New York state taxes burritos as sandwiches. But Massachusetts feels differently: In 2006, a judge there settled a turf war between Panera Bread and Qdoba Mexican Grill by ruling that a burrito is not a sandwich. In the end, it came down to the difference between two slices of bread versus one tortilla.
For the record, The Atlantic says a burger is a sandwich. But a hot dog? No.
America’s favorite sandwich
Last year Datassential, a market research firm, surveyed Americans on what type of sandwich they ate most often. The winner: turkey, followed by ham and chicken. More exotic sandwiches, such as Reubens or paninis, were further down the list.
The survey found that when ordering out, Americans favor more elaborate submarine or cheesesteak sandwiches. When at home, though, we prefer simpler ones such as peanut butter and jelly or grilled cheese. In other words, if we have to make a sandwich ourselves, we can get a little lazy.
In 2012, the Travel Channel pitted acclaimed sandwiches from around the country against each other in a tournament-bracket format. The winner was a roast pork sandwich, topped with provolone and pork gravy, from Tommy DiNic’s in Philadelphia.

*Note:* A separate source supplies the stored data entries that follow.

## config.mk

```make
export PLATFORM = sky130hd
export DESIGN_NAME = fetch_unit
export DESIGN_NICKNAME = d
export VERILOG_FILES = /design/src/rtl/fetch_unit.sv
export SDC_FILE = /design/constraint.sdc
export NUM_CORES = 1
export LEC_CHECK = 0
export CAP_MARGIN = 20
export CELL_PAD_IN_SITES_DETAIL_PLACEMENT = 1
export CELL_PAD_IN_SITES_GLOBAL_PLACEMENT = 1
export CORE_MARGIN = 2
export CORE_UTILIZATION = 52
export CTS_CLUSTER_SIZE = 14
export DETAILED_ROUTE_END_ITERATION = 8
export PLACE_DENSITY_LB_ADDON = 0.15
export SYNTH_ARGS = -nofsm -noshare
export SYNTH_HDL_FRONTEND = slang
export SYNTH_SLANG_ARGS = --single-unit
```

## constraint.sdc

```tcl
create_clock -name clk -period 16.3 [get_ports clk]
set_input_delay 3.26 -clock clk [delete_from_list [all_inputs] [get_ports clk]]
set_output_delay 3.26 -clock clk [all_outputs]
set_load 0.005 [all_outputs]
```

## src/rtl/fetch_unit.sv

```systemverilog
// rtl/fetch_unit.sv - instruction fetch stage: PC, branch target LUT, start/stall/halt FSM
// Optional FETCH_PERF_CNT_EN adds saturating cycle_count/instr_count outputs.
module fetch_unit #(
    parameter int          PC_W       = 10,
    parameter int          LUT_AW     = 5,
    parameter logic [8:0]  HALT_INSTR = 9'h1FF
) (
    input  logic              clk,
    input  logic              reset,
    input  logic              start,
    output logic [PC_W-1:0]   imem_addr,
    input  logic [8:0]        imem_data,
    output logic [8:0]        instr,
    output logic              instr_valid,
    output logic [PC_W-1:0]   pc,
    input  logic              stall,
    input  logic              branch,
    input  logic              branch_taken,
    input  logic              lut_we,
    input  logic [LUT_AW-1:0] lut_waddr,
    input  logic [PC_W-1:0]   lut_wdata,
`ifdef FETCH_PERF_CNT_EN
    output logic [31:0]       cycle_count,
    output logic [31:0]       instr_count,
`endif
    output logic              done
);

    localparam int LUT_N = 2 ** LUT_AW;

    typedef enum logic [1:0] {
        S_IDLE,
        S_RUN,
        S_HALTED
    } state_t;

    state_t            state_q, state_d;
    logic [PC_W-1:0]   pc_q, pc_d;
    logic [PC_W-1:0]   lut_q [LUT_N];
    logic [PC_W-1:0]   lut_d [LUT_N];
    logic [PC_W-1:0]   next_pc;
    logic              start_accept;

    assign start_accept = start && (state_q != S_RUN);

    // The branch reads the registered LUT, so a same-cycle write is seen only afterwards.
    always_comb begin
        next_pc = pc_q + PC_W'(1);
        if (stall) begin
            next_pc = pc_q;
        end else if (branch && branch_taken) begin
            next_pc = lut_q[imem_data[LUT_AW-1:0]];
        end
    end

    always_comb begin
        lut_d = lut_q;
        if (lut_we) begin
            lut_d[lut_waddr] = lut_wdata;
        end
    end

    always_comb begin
        state_d   = state_q;
        pc_d      = pc_q;
        imem_addr = '0;
        case (state_q)
            S_IDLE, S_HALTED: begin
                if (start) begin
                    state_d = S_RUN;
                    pc_d    = '0;
                end
            end
            S_RUN: begin
                imem_addr = next_pc;
                pc_d      = next_pc;
                if (!stall && (imem_data == HALT_INSTR)) begin
                    state_d = S_HALTED;
                end
            end
            default: begin
                state_d = S_IDLE;
            end
        endcase
    end

    always_ff @(posedge clk or posedge reset) begin
        if (reset) begin
            state_q <= S_IDLE;
            pc_q    <= '0;
            for (int i = 0; i < LUT_N; i++) begin
                lut_q[i] <= '0;
            end
        end else begin
            state_q <= state_d;
            pc_q    <= pc_d;
            lut_q   <= lut_d;
        end
    end

    assign instr       = imem_data;
    assign instr_valid = (state_q == S_RUN);
    assign pc          = pc_q;
    assign done        = (state_q == S_HALTED);

`ifdef FETCH_PERF_CNT_EN
    logic [31:0] cycle_cnt_q, cycle_cnt_d;
    logic [31:0] instr_cnt_q, instr_cnt_d;

    always_comb begin
        cycle_cnt_d = cycle_cnt_q;
        instr_cnt_d = instr_cnt_q;
        if (start_accept) begin
            cycle_cnt_d = '0;
            instr_cnt_d = '0;
        end else if (state_q == S_RUN) begin
            if (cycle_cnt_q != '1) begin
                cycle_cnt_d = cycle_cnt_q + 32'd1;
            end
            if (!stall && (instr_cnt_q != '1)) begin
                instr_cnt_d = instr_cnt_q + 32'd1;
            end
        end
    end

    always_ff @(posedge clk or posedge reset) begin
        if (reset) begin
            cycle_cnt_q <= '0;
            instr_cnt_q <= '0;
        end else begin
            cycle_cnt_q <= cycle_cnt_d;
            instr_cnt_q <= instr_cnt_d;
        end
    end

    assign cycle_count = cycle_cnt_q;
    assign instr_count = instr_cnt_q;
`else
    logic unused_start_accept;
    assign unused_start_accept = start_accept;
`endif

endmodule

```

==> metrics.cfg <==
[drt]
final_antenna_net_count = 0
drt_iter0_markers = 571
wl_per_cell_um = 26.6
drt-total-wl_mm = 41.2
drc = 0
dr.pass1.iters = 5
viasPerCell = 6.29
via_count = 9731

[global_routing]
first_global_vias = 10500
grt_antenna_before_repair = 0
grt_pass1_wl_mm = 64.4
grt_overflow = 0
gr-usage-all-layers_pct = 27.1
grt_max_degree = 107

[layout]
num-nets-final = 1163
fin_util_pct = 60.1
syn2layout_area_growth_pct = 13.4
drive_above_1_share_pct = 40.5
antenna_cells = 0

[pwr]
p_leak_nw = 7.92
irDropWorstVdd_v = 0.0000907
power_density_nw_per_um2 = 131

[timing]
max_slew_margin_pct = 26.7
hold_viol = 0
tightest_slew_ps = 1100
setup_tns_ps = 0
rsz0062_at_grt = no
max_freq_mhz = 98.7
clock_skew_ps = 17.1
finalCritPeriodShare_pct = 62.2
layout_min_cycle_time_ps = 10140
setup_violations = 0
slew_violations = 0

[setup_path]
cp.arrival_ps = 6880
cpMaxStageDelayCell = clkdlybuf4s50_1
path_cells = clkdlybuf4s50_1, nand3_1, o221ai_1, a221oi_1, or3_1, nand3_1, clkdlybuf4s50_1
crit_required_ps = 13040
cp-start-kind = primary input
critical_path_buf_inv_count = 2
crit_family = buffers and inverters
worstSetupPathType = in2out
max_stage_delay_ps = 1010
endpoint_kind = output pin
cp_max_fo = 21

[worst_hold_path]
hold_path_class = reg2reg

[floorplan]
die_h_um = 178
io_pins = 62
dieArea_um2 = 31600
core_area_um2 = 29600
row_count = 63
start_util_pct = 52.9
die_width_um = 178

[clocking]
postCtsHoldBufs = 0
clk_pin_slew_ps = 60
cts.sinks = 332
worstSkewPairLatency_ps = 530
cts_root_buf = clkbuf_16
cts_inserted_buffers = 37
cts_tree = done
cts_resized = 0
clockBufferDepth = 3
cts_htree_levels = 2
post_cts_buffers = 0

[logic_synthesis]
synth_edf_count = 0
ys_types = 51
yosys_warnings = 0
async_flop_share_pct = 100
synth_fp_nets = 1126
synthCells = 1094
synth_area_um2 = 15700
synth.ff_latch_count = 332
ys_seq_area_share_pct = 52.9
syn_avg_cell_area_um2 = 14.3
synthFlopType = dfrtp_1

[run]
drv_cap = 0

[place]
gp_congestion = 0.810
hpwl_mm = 26.2
io_buffers = 61

[status]
status = completed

Runnersup in the meat-centric competition, hosted by Adam Richman, were the “Chicken Conquistador” sandwich, a marinated grilled chicken topped with secret sauces at Zunzi’s in Savannah, Georgia; and “The Yardbird,” a sandwich with hickory-smoked chicken, cheddar cheese and applewood-smoked bacon from Slows Bar-B-Q in Detroit, Michigan.

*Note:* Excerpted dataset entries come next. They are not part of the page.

## src/rtl/lieat_wbu_pkg.sv

```systemverilog
// Shared constants for the lieat writeback arbiter: source ordering, widths and
// the round-robin pointer step.
package lieat_wbu_pkg;

    localparam int WB_NSRC    = 5;
    localparam int WB_XLEN    = 32;
    localparam int WB_REG_IDX = 5;
    localparam int WB_PTR_W   = 3;

    // Fixed source order; the bit position of each unit in every per-source vector.
    typedef enum logic [WB_PTR_W-1:0] {
        WB_COM    = 3'd0,
        WB_LSU    = 3'd1,
        WB_MULDIV = 3'd2,
        WB_VPU    = 3'd3,
        WB_FPU    = 3'd4
    } wb_src_e;

    function automatic logic [WB_PTR_W-1:0] next_ptr(input logic [WB_PTR_W-1:0] p);
        return (p == WB_FPU) ? WB_COM : p + 1'b1;
    endfunction

endpackage

```

## src/rtl/lieat_wbu_rr_arb.sv

```systemverilog
// Combinational round-robin arbiter: grants the first request at or after
// rr_ptr, wrapping modulo NSRC.
module lieat_wbu_rr_arb
    import lieat_wbu_pkg::*;
#(
    parameter int NSRC = WB_NSRC
) (
    input  logic [NSRC-1:0]     req,
    input  logic [WB_PTR_W-1:0] rr_ptr,
    output logic [NSRC-1:0]     grant
);

    logic [WB_PTR_W:0] idx;
    logic              found;

    always_comb begin
        grant = '0;
        found = 1'b0;
        idx   = '0;
        for (int k = 0; k < NSRC; k++) begin
            idx = {1'b0, rr_ptr} + (WB_PTR_W + 1)'(k);
            if (idx >= (WB_PTR_W + 1)'(NSRC)) begin
                idx = idx - (WB_PTR_W + 1)'(NSRC);
            end
            if (!found && req[idx[WB_PTR_W-1:0]]) begin
                grant[idx[WB_PTR_W-1:0]] = 1'b1;
                found                    = 1'b1;
            end
        end
    end

endmodule

```

## src/rtl/lieat_wbu_arbiter.sv

```systemverilog
// Writeback arbiter: one result buffer per execution unit, one round-robin
// writeback per cycle. Define LIEAT_WBU_BYPASS_EN for 0-cycle bypass of empty buffers.
module lieat_wbu_arbiter
    import lieat_wbu_pkg::*;
#(
    parameter int XLEN    = WB_XLEN,
    parameter int REG_IDX = WB_REG_IDX,
    parameter int NSRC    = WB_NSRC
) (
    input  logic                    clock,
    input  logic                    reset,
    input  logic [NSRC-1:0]         src_vld,
    output logic [NSRC-1:0]         src_rdy,
    input  logic [NSRC-1:0]         src_rdwen,
    input  logic [NSRC*REG_IDX-1:0] src_rd,
    input  logic [NSRC*XLEN-1:0]    src_data,
    input  logic [NSRC-1:0]         src_flush,
    output logic                    wbck_ena,
    output logic [NSRC-1:0]         wbck_op,
    output logic                    rf_wen,
    output logic [REG_IDX-1:0]      rf_waddr,
    output logic [XLEN-1:0]         rf_wdata
);

    logic [NSRC-1:0]     buf_vld;
    logic [NSRC-1:0]     buf_rdwen;
    logic [REG_IDX-1:0]  buf_rd   [NSRC];
    logic [XLEN-1:0]     buf_data [NSRC];
    logic [WB_PTR_W-1:0] rr_ptr;
    logic [WB_PTR_W-1:0] grant_idx;

    logic [NSRC-1:0] bypass;
    logic [NSRC-1:0] req;
    logic [NSRC-1:0] grant;
    logic [NSRC-1:0] load;

`ifdef LIEAT_WBU_BYPASS_EN
    // Only an empty buffer lets its source bid directly, so a buffered entry always wins.
    assign bypass = ~buf_vld & src_vld;
`else
    assign bypass = '0;
`endif

    assign req = (buf_vld | bypass) & ~src_flush & {NSRC{~reset}};

    lieat_wbu_rr_arb #(.NSRC(NSRC)) u_rr_arb (
        .req    (req),
        .rr_ptr (rr_ptr),
        .grant  (grant)
    );

    assign src_rdy = reset ? '1 : (~src_flush & (~buf_vld | grant));
    assign load    = src_vld & src_rdy & ~(grant & bypass);

    always_comb begin
        wbck_ena  = |grant;
        wbck_op   = grant;
        rf_wen    = 1'b0;
        rf_waddr  = '0;
        rf_wdata  = '0;
        grant_idx = '0;
        for (int i = 0; i < NSRC; i++) begin
            if (grant[i]) begin
                grant_idx = WB_PTR_W'(i);
                if (buf_vld[i]) begin
                    rf_wen   = buf_rdwen[i];
                    rf_waddr = buf_rd[i];
                    rf_wdata = buf_data[i];
                end else begin
                    rf_wen   = src_rdwen[i];
                    rf_waddr = src_rd[i*REG_IDX +: REG_IDX];
                    rf_wdata = src_data[i*XLEN +: XLEN];
                end
            end
        end
    end

    always_ff @(posedge clock) begin
        if (reset) begin
            rr_ptr <= '0;
        end else if (|grant) begin
            rr_ptr <= next_ptr(grant_idx);
        end
    end

    // Flush beats load beats grant; load-and-grant together gives back-to-back writebacks.
    always_ff @(posedge clock) begin
        if (reset) begin
            buf_vld <= '0;
        end else begin
            for (int i = 0; i < NSRC; i++) begin
                if (src_flush[i]) begin
                    buf_vld[i] <= 1'b0;
                end else if (load[i]) begin
                    buf_vld[i] <= 1'b1;
                end else if (grant[i]) begin
                    buf_vld[i] <= 1'b0;
                end
            end
        end
    end

    always_ff @(posedge clock) begin
        for (int i = 0; i < NSRC; i++) begin
            if (load[i]) begin
                buf_rdwen[i] <= src_rdwen[i];
                buf_rd[i]    <= src_rd[i*REG_IDX +: REG_IDX];
                buf_data[i]  <= src_data[i*XLEN +: XLEN];
            end
        end
    end

endmodule

```
--- src/rtl/mem_arb_pkg.sv ---
// Shared types and default widths for the I/D-cache memory-bus arbiter.
package mem_arb_pkg;

    localparam int ADDR_W_DEF = 28;
    localparam int LINE_W_DEF = 128;

    typedef enum logic [1:0] {
        IDLE,
        BUSY_I,
        BUSY_D
    } state_t;

    typedef enum logic {
        PORT_I,
        PORT_D
    } port_sel_t;

endpackage

--- src/rtl/mem_arbiter_if.sv ---
// Cache-side request ports plus the shared line-wide memory bus.
// master = arbiter side, slave = caches/memory side.
interface mem_arbiter_if
    import mem_arb_pkg::*;
#(
    parameter int ADDR_W = ADDR_W_DEF,
    parameter int LINE_W = LINE_W_DEF
);
    logic              i_read;
    logic              i_write;
    logic [ADDR_W-1:0] i_addr;
    logic [LINE_W-1:0] i_wdata;
    logic [LINE_W-1:0] i_rdata;
    logic              i_ready;

    logic              d_read;
    logic              d_write;
    logic [ADDR_W-1:0] d_addr;
    logic [LINE_W-1:0] d_wdata;
    logic [LINE_W-1:0] d_rdata;
    logic              d_ready;

    logic              mem_read;
    logic              mem_write;
    logic [ADDR_W-1:0] mem_addr;
    logic [LINE_W-1:0] mem_wdata;
    logic [LINE_W-1:0] mem_rdata;
    logic              mem_ready;

    modport master (
        input  i_read, i_write, i_addr, i_wdata,
        output i_rdata, i_ready,
        input  d_read, d_write, d_addr, d_wdata,
        output d_rdata, d_ready,
        output mem_read, mem_write, mem_addr, mem_wdata,
        input  mem_rdata, mem_ready
    );

    modport slave (
        output i_read, i_write, i_addr, i_wdata,
        input  i_rdata, i_ready,
        output d_read, d_write, d_addr, d_wdata,
        input  d_rdata, d_ready,
        input  mem_read, mem_write, mem_addr, mem_wdata,
        output mem_rdata, mem_ready
    );

endinterface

Ethnic and regional varieties
A submarine sandwich, served on a long roll, is pretty much the same all over. Unless you’re in New York, where it’s called a hero. Or in Philadelphia, where it’s a hoagie. Or in Boston, where it’s a grinder (or a “grindah”).
Confused yet? Then there are many distinct regional sandwiches, from lobster rolls (Maine) to Cubans (Miami) to cheesesteaks (Philly, duh) to po’ boys (New Orleans) to loose-meat sandwiches (Iowa) to brisket (Texas) to BBQ Kalua pork (Hawaii) to the bacon, fried banana and peanut butter sandwiches that Elvis made famous in Memphis and Mississippi.

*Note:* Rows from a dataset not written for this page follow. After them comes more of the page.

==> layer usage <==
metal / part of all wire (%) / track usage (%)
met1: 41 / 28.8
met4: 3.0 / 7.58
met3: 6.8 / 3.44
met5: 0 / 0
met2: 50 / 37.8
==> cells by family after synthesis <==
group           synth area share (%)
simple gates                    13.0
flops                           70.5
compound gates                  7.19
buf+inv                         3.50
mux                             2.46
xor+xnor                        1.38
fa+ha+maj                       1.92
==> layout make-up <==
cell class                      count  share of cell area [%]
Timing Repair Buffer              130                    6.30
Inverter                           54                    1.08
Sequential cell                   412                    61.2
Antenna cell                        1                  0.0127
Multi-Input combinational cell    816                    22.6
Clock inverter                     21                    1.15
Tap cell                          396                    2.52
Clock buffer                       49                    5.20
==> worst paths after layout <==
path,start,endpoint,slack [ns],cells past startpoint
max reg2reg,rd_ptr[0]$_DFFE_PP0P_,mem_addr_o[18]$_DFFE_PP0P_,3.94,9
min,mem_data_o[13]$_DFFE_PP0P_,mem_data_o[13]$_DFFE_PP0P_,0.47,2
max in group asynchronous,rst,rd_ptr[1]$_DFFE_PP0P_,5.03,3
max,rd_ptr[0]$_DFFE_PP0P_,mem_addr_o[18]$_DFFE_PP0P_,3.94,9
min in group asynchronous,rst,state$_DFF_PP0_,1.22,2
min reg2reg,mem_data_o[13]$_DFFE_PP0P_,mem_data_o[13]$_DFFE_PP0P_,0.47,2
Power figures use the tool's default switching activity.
## src/rtl/wave_sequencer.sv

```systemverilog
// wave_sequencer
//   Steps through NCH waveform ROM channels, each with its own runtime last
//   address, and drives a single registered sample bus plus a framing
//   trigger. The sequencer advances only on sysclk edges with tick=1.
//
// Ports
//   sysclk      in   system clock, rising edge
//   reset       in   asynchronous active-low reset
//   tick        in   sample strobe
//   run         in   1 = sequence, 0 = idle
//   mode        in   0 manual, 1 auto-cycle, 2 one-shot, 3 manual
//   sel         in   channel for manual mode and at start (>= NCH means 0)
//   ch_en       in   per-channel output gate (disabled channel plays zeros)
//   latch_en    in   channels eligible for auto / one-shot advance
//   ch_len      in   last address per channel, channel i at [i*AW+:AW]
//   rom_data    in   combinational ROM words, channel i at [i*DW+:DW]
//   rom_addr    out  shared ROM address
//   cur_ch      out  channel currently playing
//   data_out    out  registered sample
//   data_valid  out  one-cycle pulse when data_out updates
//   frame_cnt   out  frame position 0..FRAME-1
//   frame_trig  out  one-cycle pulse when frame_cnt is loaded with TRIG_PHASE
//   seq_done    out  one-cycle pulse at one-shot completion
//   busy        out  high while in RUN
module wave_sequencer #(
  parameter int NCH        = 4,
  parameter int DW         = 8,
  parameter int AW         = 8,
  parameter int FRAME      = 13,
  parameter int TRIG_PHASE = 1,
  localparam int CW        = (NCH > 1) ? $clog2(NCH) : 1,
  localparam int FW        = (FRAME > 1) ? $clog2(FRAME) : 1
) (
  input  logic              sysclk,
  input  logic              reset,
  input  logic              tick,
  input  logic              run,
  input  logic [1:0]        mode,
  input  logic [CW-1:0]     sel,
  input  logic [NCH-1:0]    ch_en,
  input  logic [NCH-1:0]    latch_en,
  input  logic [NCH*AW-1:0] ch_len,
  input  logic [NCH*DW-1:0] rom_data,
  output logic [AW-1:0]     rom_addr,
  output logic [CW-1:0]     cur_ch,
  output logic [DW-1:0]     data_out,
  output logic              data_valid,
  output logic [FW-1:0]     frame_cnt,
  output logic              frame_trig,
  output logic              seq_done,
  output logic              busy
);

  typedef enum logic [1:0] {
    ST_IDLE = 2'd0,
    ST_RUN  = 2'd1,
    ST_DONE = 2'd2
  } state_t;

  localparam logic [FW-1:0] FRAME_LAST = FW'(FRAME - 1);
  localparam logic [FW-1:0] TRIG_VAL   = FW'(TRIG_PHASE);

  state_t        state_r;
  state_t        state_nxt_s;

  logic [AW-1:0] rom_addr_r;
  logic [CW-1:0] cur_ch_r;
  logic [DW-1:0] data_out_r;
  logic [FW-1:0] frame_cnt_r;
  logic          data_valid_r;
  logic          frame_trig_r;
  logic          seq_done_r;
  logic          busy_r;

  logic [DW-1:0] rom_word_s [NCH];
  logic [AW-1:0] len_word_s [NCH];
  logic [CW-1:0] sel_eff_s;
  logic          at_bound_s;
  logic [DW-1:0] sample_s;
  logic [FW-1:0] frame_nxt_s;
  logic [CW:0]   auto_hit_s;
  logic [CW:0]   above_hit_s;
  logic [CW-1:0] next_ch_s;
  logic          finish_s;

  // Round-robin search: first channel after cur (wrapping, cur excluded)
  // with its mask bit set. Returns {found, index}. Scanning from the far end
  // lets the nearest candidate overwrite the result last.
  function automatic logic [CW:0] find_auto(input logic [CW-1:0] cur,
                                            input logic [NCH-1:0] mask);
    logic [CW:0]   res;
    logic [CW-1:0] idx_l;
    res = {(CW+1){1'b0}};
    for (int k = NCH - 1; k >= 1; k--) begin
      idx_l = CW'((32'(cur) + 32'(k)) % 32'(NCH));
      if (mask[idx_l]) begin
        res = {1'b1, idx_l};
      end
    end
    return res;
  endfunction

  // Ascending search: first channel strictly above cur with its mask bit set.
  function automatic logic [CW:0] find_above(input logic [CW-1:0] cur,
                                             input logic [NCH-1:0] mask);
    logic [CW:0] res;
    res = {(CW+1){1'b0}};
    for (int k = NCH - 1; k >= 0; k--) begin
      if ((32'(k) > 32'(cur)) && mask[CW'(k)]) begin
        res = {1'b1, CW'(k)};
      end
    end
    return res;
  endfunction

  for (genvar g = 0; g < NCH; g++) begin : g_unpack
    assign rom_word_s[g] = rom_data[g*DW +: DW];
    assign len_word_s[g] = ch_len[g*AW +: AW];
  end

  assign sel_eff_s   = (32'(sel) < 32'(NCH)) ? sel : {CW{1'b0}};
  // ch_len is read live, so a length shrunk below rom_addr only matches
  // again after the address wraps modulo 2^AW.
  assign at_bound_s  = (rom_addr_r == len_word_s[cur_ch_r]);
  assign sample_s    = ch_en[cur_ch_r] ? rom_word_s[cur_ch_r] : {DW{1'b0}};
  assign frame_nxt_s = (frame_cnt_r == FRAME_LAST) ? {FW{1'b0}} : frame_cnt_r + FW'(1);
  assign auto_hit_s  = find_auto(cur_ch_r, latch_en);
  assign above_hit_s = find_above(cur_ch_r, latch_en);

  // Channel selected at a boundary; finish_s flags a one-shot boundary with
  // no further eligible channel.
  always_comb begin
    next_ch_s = cur_ch_r;
    finish_s  = 1'b0;
    case (mode)
      2'd1: begin
        if (auto_hit_s[CW]) begin
          next_ch_s = auto_hit_s[CW-1:0];
        end else begin
          next_ch_s = cur_ch_r;
        end
      end
      2'd2: begin
        if (above_hit_s[CW]) begin
          next_ch_s = above_hit_s[CW-1:0];
        end else begin
          next_ch_s = cur_ch_r;
          finish_s  = at_bound_s;
        end
      end
      default: next_ch_s = sel_eff_s;
    endcase
  end

  // Next-state logic.
  always_comb begin
    state_nxt_s = state_r;
    case (state_r)
      ST_IDLE: begin
        if (run) begin
          state_nxt_s = ST_RUN;
        end else begin
          state_nxt_s = ST_IDLE;
        end
      end
      ST_RUN: begin
        if (!run) begin
          state_nxt_s = ST_IDLE;
        end else if (tick && finish_s) begin
          state_nxt_s = ST_DONE;
        end else begin
          state_nxt_s = ST_RUN;
        end
      end
      ST_DONE: begin
        if (!run) begin
          state_nxt_s = ST_IDLE;
        end else begin
          state_nxt_s = ST_DONE;
        end
      end
      default: state_nxt_s = ST_IDLE;
    endcase
  end

  // State register.
  always_ff @(posedge sysclk or negedge reset) begin
    if (!reset) begin
      state_r <= ST_IDLE;
    end else begin
      state_r <= state_nxt_s;
    end
  end

  // Address, channel, sample, frame and pulse registers.
  always_ff @(posedge sysclk or negedge reset) begin
    if (!reset) begin
      rom_addr_r   <= {AW{1'b0}};
      cur_ch_r     <= {CW{1'b0}};
      data_out_r   <= {DW{1'b0}};
      frame_cnt_r  <= {FW{1'b0}};
      data_valid_r <= 1'b0;
      frame_trig_r <= 1'b0;
      seq_done_r   <= 1'b0;
      busy_r       <= 1'b0;
    end else begin
      busy_r       <= (state_nxt_s == ST_RUN);
      data_valid_r <= 1'b0;
      frame_trig_r <= 1'b0;
      seq_done_r   <= 1'b0;
      case (state_r)
        ST_RUN: begin
          if (!run) begin
            // Leaving for IDLE; any in-flight sample is dropped.
            rom_addr_r  <= {AW{1'b0}};
            cur_ch_r    <= sel_eff_s;
            data_out_r  <= {DW{1'b0}};
            frame_cnt_r <= {FW{1'b0}};
          end else if (tick && finish_s) begin
            rom_addr_r  <= {AW{1'b0}};
            cur_ch_r    <= {CW{1'b0}};
            data_out_r  <= {DW{1'b0}};
            frame_cnt_r <= {FW{1'b0}};
            seq_done_r  <= 1'b1;
          end else if (tick) begin
            data_out_r   <= sample_s;
            data_valid_r <= 1'b1;
            frame_cnt_r  <= frame_nxt_s;
            frame_trig_r <= (frame_nxt_s == TRIG_VAL);
            if (at_bound_s) begin
              rom_addr_r <= {AW{1'b0}};
              cur_ch_r   <= next_ch_s;
            end else begin
              rom_addr_r <= rom_addr_r + AW'(1);
            end
          end else begin
            // No strobe: everything holds.
          end
        end
        ST_DONE: begin
          rom_addr_r  <= {AW{1'b0}};
          cur_ch_r    <= {CW{1'b0}};
          data_out_r  <= {DW{1'b0}};
          frame_cnt_r <= {FW{1'b0}};
        end
        default: begin
          // IDLE: parked at address 0 with sel preloaded; a tick on the
          // entry edge into RUN is deliberately ignored.
          rom_addr_r  <= {AW{1'b0}};
          cur_ch_r    <= sel_eff_s;
          data_out_r  <= {DW{1'b0}};
          frame_cnt_r <= {FW{1'b0}};
        end
      endcase
    end
  end

  assign rom_addr   = rom_addr_r;
  assign cur_ch     = cur_ch_r;
  assign data_out   = data_out_r;
  assign data_valid = data_valid_r;
  assign frame_cnt  = frame_cnt_r;
  assign frame_trig = frame_trig_r;
  assign seq_done   = seq_done_r;
  assign busy       = busy_r;

endmodule

```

And in some ethnic quarters of the United States, you can get a shawarma (a Middle Eastern sandwich, usually grilled meat in a pita), a Spanish bocadillo (often cold cuts or sausage on rustic bread) or a bahn mi (a Vietnamese sandwich with meat and picked veggies on a baguette).
The largest-ever sandwich, according to Guinness, was a corned-beef monstrosity made in 2005 by staffers at Wild Woody’s Chill and Grill in Roseville, Michigan. It tipped the scales at a whopping 5,440 pounds, or more than 2 tons.
The longest sandwich ever was made in 2011 in Beirut, Lebanon, and measured more than 2,411 feet. (Its ingredients included chicken breast, lettuce, tomato and spices.) Four movable ovens were created especially to bake one long continuous piece of bread.
And the most expensive sandwich? Serendipity 3, a New York restaurant, serves a “Quintessential Grilled Cheese” on bread made with Dom Perignon champagne and edible gold flakes, plus white-truffle butter and rare Caciocavallo Podolico cheese. It comes served with South African lobster tomato bisque as a dipping sauce. At $214, it better be really good.
Sandwich chain Subway is holding a “Buy One, Give One” offer Tuesday at participating locations. Customers who buy any 6-inch or foot-long sub plus a 30-ounce drink will be able to give another sub of equal or lesser value free to someone of their choice.